Chereads / The Aberrant Being / Chapter 10 - Disgust

Chapter 10 - Disgust

It hurt, and it hurt a lot, no matter how much I clawed at my head with my hands. It's tough to define the pain; it was more of a mental pain than a physical one, yet I perceived it as physical suffering. I didn't know how to deal with it, which is why I preferred to think of it as physical pain because it can be eased by a series of actions.

It felt as if the pain was attempting to penetrate the deep depths of my conscience, exposing my desires, secrets, pain, feelings, and emotions. It seemed as if I were a helpless target for whatever this mental attack was.

It seemed odd and exciting at the same time. It seemed as if I were experiencing something new, like a youngster who had just learnt or experienced something new. It was painful yet new but this did not relieve the pain, so my suffering continued as time passed on like a passerby, watching these events unfold one by one.

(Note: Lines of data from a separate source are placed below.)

===== src/rtl/quote_scheduler.sv =====
// Market-data front end: coalesces best bid/ask per stock and issues one stock at a time, round-robin, to the pricing pipeline.
// Optional WAIT watchdog enabled by defining QUOTE_SCHED_TIMEOUT_EN.
module quote_scheduler #(
  parameter int unsigned DATA_WIDTH     = 32,
  parameter int unsigned NUM_STOCKS     = 4,
  parameter int unsigned TIMEOUT_CYCLES = 64
) (
  input  logic                          i_clk,
  input  logic                          i_reset,
  input  logic                          i_md_valid,
  input  logic [$clog2(NUM_STOCKS)-1:0] i_md_stock_id,
  input  logic [DATA_WIDTH-1:0]         i_md_best_ask,
  input  logic [DATA_WIDTH-1:0]         i_md_best_bid,
  output logic                          o_tl_data_valid,
  output logic [$clog2(NUM_STOCKS)-1:0] o_tl_stock_id,
  output logic [DATA_WIDTH-1:0]         o_tl_best_ask,
  output logic [DATA_WIDTH-1:0]         o_tl_best_bid,
  input  logic                          i_tl_done,
  output logic                          o_busy,
  output logic [NUM_STOCKS-1:0]         o_pending,
  output logic                          o_coalesced,
  output logic [15:0]                   o_coalesce_cnt,
  output logic                          o_timeout
);

  localparam int unsigned IDW  = $clog2(NUM_STOCKS);
  localparam int unsigned CNTW = 16;

  if ((NUM_STOCKS < 2) || ((NUM_STOCKS & (NUM_STOCKS - 1)) != 0) || (TIMEOUT_CYCLES < 1)) begin : g_param_check
    $error("quote_scheduler: NUM_STOCKS must be a power of two >= 2 and TIMEOUT_CYCLES >= 1");
  end

  typedef enum logic [1:0] {S_IDLE, S_ISSUE, S_WAIT} state_t;

  state_t                r_state;
  logic [DATA_WIDTH-1:0] r_ask [NUM_STOCKS];
  logic [DATA_WIDTH-1:0] r_bid [NUM_STOCKS];
  logic [NUM_STOCKS-1:0] r_pending;
  logic [IDW-1:0]        r_last_id;
  logic                  r_tl_valid;
  logic [IDW-1:0]        r_tl_stock_id;
  logic [DATA_WIDTH-1:0] r_tl_ask;
  logic [DATA_WIDTH-1:0] r_tl_bid;
  logic                  r_busy;
  logic                  r_coalesced;
  logic [CNTW-1:0]       r_coalesce_cnt;

  logic                  w_found;
  logic [IDW-1:0]        w_winner;
  logic [IDW-1:0]        w_cand;
  logic [NUM_STOCKS-1:0] w_pending_nxt;
  logic                  w_coalesce;

  // Round-robin pick: first pending slot after last_id, wrapping.
  always_comb begin
    w_found  = 1'b0;
    w_winner = r_last_id;
    w_cand   = r_last_id;
    for (int unsigned k = 1; k <= NUM_STOCKS; k++) begin
      w_cand = r_last_id + IDW'(k);
      if (!w_found && r_pending[w_cand]) begin
        w_found  = 1'b1;
        w_winner = w_cand;
      end
    end
  end

  // A write to the slot being issued this cycle wins over the clear and is not a coalesce.
  always_comb begin
    w_pending_nxt = r_pending;
    if (r_state == S_ISSUE) w_pending_nxt[r_tl_stock_id] = 1'b0;
    if (i_md_valid)         w_pending_nxt[i_md_stock_id] = 1'b1;
    w_coalesce = i_md_valid && r_pending[i_md_stock_id] &&
                 !((r_state == S_ISSUE) && (i_md_stock_id == r_tl_stock_id));
  end

`ifdef QUOTE_SCHED_TIMEOUT_EN
  localparam int unsigned TW = $clog2(TIMEOUT_CYCLES + 1);
  logic [TW-1:0] r_wait_cnt;
  logic          r_timeout;
  assign o_timeout = r_timeout;
`else
  assign o_timeout = 1'b0;
`endif

  always_ff @(posedge i_clk) begin
    if (i_reset) begin
      r_state        <= S_IDLE;
      r_pending      <= '0;
      r_last_id      <= IDW'(NUM_STOCKS - 1);
      r_tl_valid     <= 1'b0;
      r_tl_stock_id  <= '0;
      r_tl_ask       <= '0;
      r_tl_bid       <= '0;
      r_busy         <= 1'b0;
      r_coalesced    <= 1'b0;
      r_coalesce_cnt <= '0;
      for (int i = 0; i < int'(NUM_STOCKS); i++) begin
        r_ask[i] <= '0;
        r_bid[i] <= '0;
      end
`ifdef QUOTE_SCHED_TIMEOUT_EN
      r_wait_cnt <= '0;
      r_timeout  <= 1'b0;
`endif
    end else begin
      r_tl_valid  <= 1'b0;
      r_coalesced <= 1'b0;
      r_pending   <= w_pending_nxt;
`ifdef QUOTE_SCHED_TIMEOUT_EN
      r_timeout   <= 1'b0;
`endif
      if (i_md_valid) begin
        r_ask[i_md_stock_id] <= i_md_best_ask;
        r_bid[i_md_stock_id] <= i_md_best_bid;
      end
      if (w_coalesce) begin
        r_coalesced <= 1'b1;
        if (r_coalesce_cnt != {CNTW{1'b1}}) r_coalesce_cnt <= CNTW'(r_coalesce_cnt + CNTW'(1));
      end
      case (r_state)
        S_IDLE: begin
          if (w_found) begin
            r_tl_stock_id <= w_winner;
            r_tl_ask      <= r_ask[w_winner];
            r_tl_bid      <= r_bid[w_winner];
            r_tl_valid    <= 1'b1;
            r_busy        <= 1'b1;
            r_state       <= S_ISSUE;
          end
        end
        S_ISSUE: begin
          r_last_id <= r_tl_stock_id;
          r_state   <= S_WAIT;
`ifdef QUOTE_SCHED_TIMEOUT_EN
          r_wait_cnt <= '0;
`endif
        end
        S_WAIT: begin
          if (i_tl_done) begin
            r_busy  <= 1'b0;
            r_state <= S_IDLE;
          end
`ifdef QUOTE_SCHED_TIMEOUT_EN
          // Expiry drops the in-flight update; it is not re-queued.
          else if (r_wait_cnt == TW'(TIMEOUT_CYCLES - 1)) begin
            r_busy    <= 1'b0;
            r_timeout <= 1'b1;
            r_state   <= S_IDLE;
          end else begin
            r_wait_cnt <= TW'(r_wait_cnt + TW'(1));
          end
`endif
        end
        default: r_state <= S_IDLE;
      endcase
    end
  end

  assign o_tl_data_valid = r_tl_valid;
  assign o_tl_stock_id   = r_tl_stock_id;
  assign o_tl_best_ask   = r_tl_ask;
  assign o_tl_best_bid   = r_tl_bid;
  assign o_busy          = r_busy;
  assign o_pending       = r_pending;
  assign o_coalesced     = r_coalesced;
  assign o_coalesce_cnt  = r_coalesce_cnt;

endmodule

Despite the fact that my mental powers capabilities were impaired by pain and suffering, I could still tell how much time had approximately passed. No, I knew the exact amount of time in seconds from the instant the pain rendered me immobile. I was counting in the hopes of making the pain go away faster; not that it worked, but it still soothed me in its own way.

1, 2, 3, 4...189, 190, 191, 192, 193...394, 395...

Seconds passed by as they turned into minutes rendering the counting more and more difficult as time passed but it was at around the 6 minute mark when all of a sudden, the pain was gone, replaced by what seemed to be a vision of my own unconsciousness, a part of my memory along with hateful emotions.

Memories flooded my mind, they came as they wished one by one and left in the exact same way.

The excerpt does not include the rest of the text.